Siguió el almuerzo, y después, unas horas más tarde, llegó el momento de poner en marcha el plan. Eran las primeras horas de la tarde para los humanos, lo que significaba que la noche de los vampiros pronto llegaría a su fin. Era ahora o nunca. Lissa distribuyó nerviosa sus amuletos entre los tres, preocupada por que no funcionasen. Eddie se puso su recién concedido uniforme en blanco y negro, y Lissa y yo nos vestimos con ropa de calle… y un par de alteraciones. El pelo de Lissa tenía un tono castaño apagado, resultado de aplicarse un tinte temporal. Mi pelo iba comprimido bajo una peluca de rizos rojizos que me traía un inquietante recuerdo de mi madre. Nos metimos en el asiento de atrás mientras Eddie nos llevaba al estilo chófer de nuevo por el camino remoto que habíamos seguido antes. Sin embargo, esta vez no sacamos el coche del trazado. Seguimos por el camino, directos hacia la prisión…, bueno, hacia la torreta de entrada. Ninguno habló durante el recorrido, y la tensión y la ansiedad dentro de nosotros no dejaron de crecer y crecer.
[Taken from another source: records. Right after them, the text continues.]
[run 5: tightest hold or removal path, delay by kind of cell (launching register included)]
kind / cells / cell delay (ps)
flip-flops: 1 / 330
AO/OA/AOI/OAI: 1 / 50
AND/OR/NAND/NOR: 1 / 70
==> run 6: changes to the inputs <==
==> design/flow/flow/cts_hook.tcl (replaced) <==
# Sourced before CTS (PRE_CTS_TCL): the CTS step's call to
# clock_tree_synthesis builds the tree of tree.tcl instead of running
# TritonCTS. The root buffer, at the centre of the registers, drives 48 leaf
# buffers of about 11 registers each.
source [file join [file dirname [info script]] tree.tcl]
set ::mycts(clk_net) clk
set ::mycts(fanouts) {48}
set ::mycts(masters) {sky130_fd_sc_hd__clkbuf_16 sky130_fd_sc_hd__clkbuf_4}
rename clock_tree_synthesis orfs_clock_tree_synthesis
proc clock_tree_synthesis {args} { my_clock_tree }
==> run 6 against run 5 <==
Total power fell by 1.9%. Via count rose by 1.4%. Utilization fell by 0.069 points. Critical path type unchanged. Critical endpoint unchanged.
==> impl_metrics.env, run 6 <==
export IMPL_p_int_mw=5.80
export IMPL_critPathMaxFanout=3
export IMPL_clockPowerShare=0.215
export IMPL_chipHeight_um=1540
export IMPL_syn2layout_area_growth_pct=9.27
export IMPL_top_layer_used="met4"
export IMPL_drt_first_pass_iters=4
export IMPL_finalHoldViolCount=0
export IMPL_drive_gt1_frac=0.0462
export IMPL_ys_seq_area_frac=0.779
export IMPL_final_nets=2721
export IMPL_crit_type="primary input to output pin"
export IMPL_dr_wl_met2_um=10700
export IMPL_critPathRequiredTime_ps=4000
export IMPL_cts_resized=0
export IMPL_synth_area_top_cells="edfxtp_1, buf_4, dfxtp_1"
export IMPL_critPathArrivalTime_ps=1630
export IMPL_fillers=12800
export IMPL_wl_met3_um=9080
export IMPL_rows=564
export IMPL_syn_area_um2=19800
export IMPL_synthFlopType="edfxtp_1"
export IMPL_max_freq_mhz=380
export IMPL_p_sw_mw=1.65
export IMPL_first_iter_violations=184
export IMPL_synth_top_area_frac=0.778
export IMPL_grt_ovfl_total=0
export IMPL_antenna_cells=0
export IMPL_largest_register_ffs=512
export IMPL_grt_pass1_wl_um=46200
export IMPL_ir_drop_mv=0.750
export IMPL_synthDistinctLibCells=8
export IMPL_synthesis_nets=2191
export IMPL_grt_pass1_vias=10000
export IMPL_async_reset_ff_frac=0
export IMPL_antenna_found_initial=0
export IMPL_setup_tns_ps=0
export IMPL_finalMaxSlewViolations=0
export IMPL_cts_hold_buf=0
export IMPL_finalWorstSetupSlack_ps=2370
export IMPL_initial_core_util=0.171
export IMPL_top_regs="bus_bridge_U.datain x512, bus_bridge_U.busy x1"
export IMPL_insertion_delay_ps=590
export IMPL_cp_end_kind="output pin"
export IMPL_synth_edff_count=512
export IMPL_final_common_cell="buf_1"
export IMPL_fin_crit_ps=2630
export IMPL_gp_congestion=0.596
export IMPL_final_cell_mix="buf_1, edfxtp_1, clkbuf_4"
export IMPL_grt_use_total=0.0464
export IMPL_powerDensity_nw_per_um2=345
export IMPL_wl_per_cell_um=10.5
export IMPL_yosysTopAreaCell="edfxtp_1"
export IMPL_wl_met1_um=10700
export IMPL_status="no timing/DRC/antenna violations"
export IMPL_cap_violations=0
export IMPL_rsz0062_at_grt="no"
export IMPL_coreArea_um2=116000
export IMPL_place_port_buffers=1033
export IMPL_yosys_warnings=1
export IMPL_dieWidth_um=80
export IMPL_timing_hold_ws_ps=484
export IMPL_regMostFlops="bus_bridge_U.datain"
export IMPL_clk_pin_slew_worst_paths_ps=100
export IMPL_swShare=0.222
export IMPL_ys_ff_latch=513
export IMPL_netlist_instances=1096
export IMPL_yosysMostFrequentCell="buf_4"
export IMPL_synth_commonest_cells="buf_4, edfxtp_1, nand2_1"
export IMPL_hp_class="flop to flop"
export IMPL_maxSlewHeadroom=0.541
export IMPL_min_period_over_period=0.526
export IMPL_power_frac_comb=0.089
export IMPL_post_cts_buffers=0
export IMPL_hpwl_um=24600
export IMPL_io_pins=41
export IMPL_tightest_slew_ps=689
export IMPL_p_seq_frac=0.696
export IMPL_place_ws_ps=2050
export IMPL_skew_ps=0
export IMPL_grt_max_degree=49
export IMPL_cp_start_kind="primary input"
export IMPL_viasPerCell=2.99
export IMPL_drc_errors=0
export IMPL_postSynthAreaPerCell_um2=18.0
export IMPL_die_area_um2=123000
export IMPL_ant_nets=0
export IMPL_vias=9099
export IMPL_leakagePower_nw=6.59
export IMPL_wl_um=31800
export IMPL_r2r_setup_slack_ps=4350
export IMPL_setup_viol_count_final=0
Antes de que nos acercásemos siquiera al muro exterior, había una garita de control con un guardián. Eddie detuvo el coche, y yo intenté mantener la calma. Bajó la ventanilla, y el guardián de servicio se aproximó y se agachó para quedar a la misma altura que Eddie.
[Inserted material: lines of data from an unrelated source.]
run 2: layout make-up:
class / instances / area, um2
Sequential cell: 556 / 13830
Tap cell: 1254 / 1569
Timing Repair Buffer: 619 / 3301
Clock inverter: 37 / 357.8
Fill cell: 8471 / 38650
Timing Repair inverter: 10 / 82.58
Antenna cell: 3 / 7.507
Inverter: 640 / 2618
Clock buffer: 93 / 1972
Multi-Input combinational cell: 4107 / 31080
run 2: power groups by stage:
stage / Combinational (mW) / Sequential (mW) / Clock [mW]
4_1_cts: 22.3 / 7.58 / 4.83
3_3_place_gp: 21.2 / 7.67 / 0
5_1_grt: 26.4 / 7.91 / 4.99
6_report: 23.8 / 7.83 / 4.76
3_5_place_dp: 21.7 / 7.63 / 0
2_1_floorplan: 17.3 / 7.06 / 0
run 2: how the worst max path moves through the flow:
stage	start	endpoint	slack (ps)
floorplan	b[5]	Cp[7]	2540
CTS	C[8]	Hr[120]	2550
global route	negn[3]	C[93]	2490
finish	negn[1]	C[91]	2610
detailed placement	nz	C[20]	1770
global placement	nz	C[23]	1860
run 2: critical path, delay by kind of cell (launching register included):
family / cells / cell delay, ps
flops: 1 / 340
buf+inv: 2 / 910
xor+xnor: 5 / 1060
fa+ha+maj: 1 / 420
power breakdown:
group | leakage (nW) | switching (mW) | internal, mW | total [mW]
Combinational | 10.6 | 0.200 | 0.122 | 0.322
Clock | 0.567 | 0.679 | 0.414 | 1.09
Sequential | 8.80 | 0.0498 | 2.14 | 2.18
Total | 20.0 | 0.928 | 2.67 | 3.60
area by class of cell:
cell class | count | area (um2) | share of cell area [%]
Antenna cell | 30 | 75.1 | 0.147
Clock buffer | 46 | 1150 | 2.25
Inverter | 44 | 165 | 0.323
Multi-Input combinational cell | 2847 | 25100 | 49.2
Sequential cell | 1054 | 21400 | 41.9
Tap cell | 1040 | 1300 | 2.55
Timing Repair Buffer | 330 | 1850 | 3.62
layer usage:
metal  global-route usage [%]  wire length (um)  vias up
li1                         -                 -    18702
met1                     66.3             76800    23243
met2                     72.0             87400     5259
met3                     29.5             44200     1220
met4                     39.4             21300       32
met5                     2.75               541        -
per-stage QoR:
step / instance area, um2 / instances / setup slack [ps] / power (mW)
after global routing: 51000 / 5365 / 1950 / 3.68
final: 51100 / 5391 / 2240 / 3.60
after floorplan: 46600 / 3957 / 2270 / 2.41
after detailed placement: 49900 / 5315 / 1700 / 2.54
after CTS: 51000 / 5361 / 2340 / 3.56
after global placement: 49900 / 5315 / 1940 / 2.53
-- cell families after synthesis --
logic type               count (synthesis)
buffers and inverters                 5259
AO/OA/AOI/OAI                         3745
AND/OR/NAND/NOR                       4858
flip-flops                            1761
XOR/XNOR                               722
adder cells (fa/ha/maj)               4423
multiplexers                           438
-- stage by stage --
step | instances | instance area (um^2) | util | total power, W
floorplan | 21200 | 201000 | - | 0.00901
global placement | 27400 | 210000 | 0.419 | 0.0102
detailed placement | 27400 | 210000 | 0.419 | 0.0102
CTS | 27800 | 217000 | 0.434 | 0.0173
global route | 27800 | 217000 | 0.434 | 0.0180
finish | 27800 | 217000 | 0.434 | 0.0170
Source: an optimization exercise on an open RTL-to-GDS flow (aim: small area and a short achievable clock period). Production flows keep margins and buffers that such runs may drop.
In this exercise RTL edits were held to simulation tests only and were not proved equivalent to the original.
No activity file was given, so power comes from the tool's default toggle rates.

## design/flow/config.mk

```make
export PLATFORM = sky130hd
export DESIGN_NAME = ex_cluster
export DESIGN_NICKNAME = ex_cluster
export VERILOG_FILES = /design/flow/design.v
export SDC_FILE = /design/flow/constraint.sdc
export NUM_CORES = 8
export LEC_CHECK = 0
export CAP_MARGIN = 20
export CORE_MARGIN = 2
export CORE_UTILIZATION = 40
export SETUP_SLACK_MARGIN = 5
export SLEW_MARGIN = 20
```

## design/flow/constraint.sdc

```tcl
create_clock -name core_clock -period 10.0 [get_ports {CLK}]
set_input_delay 2.0000 -clock core_clock [delete_from_list [all_inputs] [get_ports {CLK}]]
set_output_delay 2.0000 -clock core_clock [all_outputs]
set_load 0.01 [all_outputs]
```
—¿Cuál es el motivo de la visita?

Eddie le entregó una hoja de papel con actitud confiada y despreocupada, como si aquello fuese absolutamente normal.

—Vengo a traer proveedores nuevos.

El expediente de la prisión contenía todo tipo de formularios y documentos relativos al funcionamiento de la cárcel, incluidos unos informes de situación y formularios de pedido de suministros… como los proveedores. Habíamos fotocopiado uno de los formularios de solicitud de proveedores y lo habíamos cumplimentado.

—No me han notificado ninguna entrega —dijo el guardián, mucho más sorprendido que suspicaz. Observó el papel—. Este formulario es antiguo.

Eddie se encogió de hombros.

—Es lo que me han dado. Soy más o menos nuevo en esto.

El hombre sonrió.

—Sí. No pareces tener edad casi ni de haber salido del instituto.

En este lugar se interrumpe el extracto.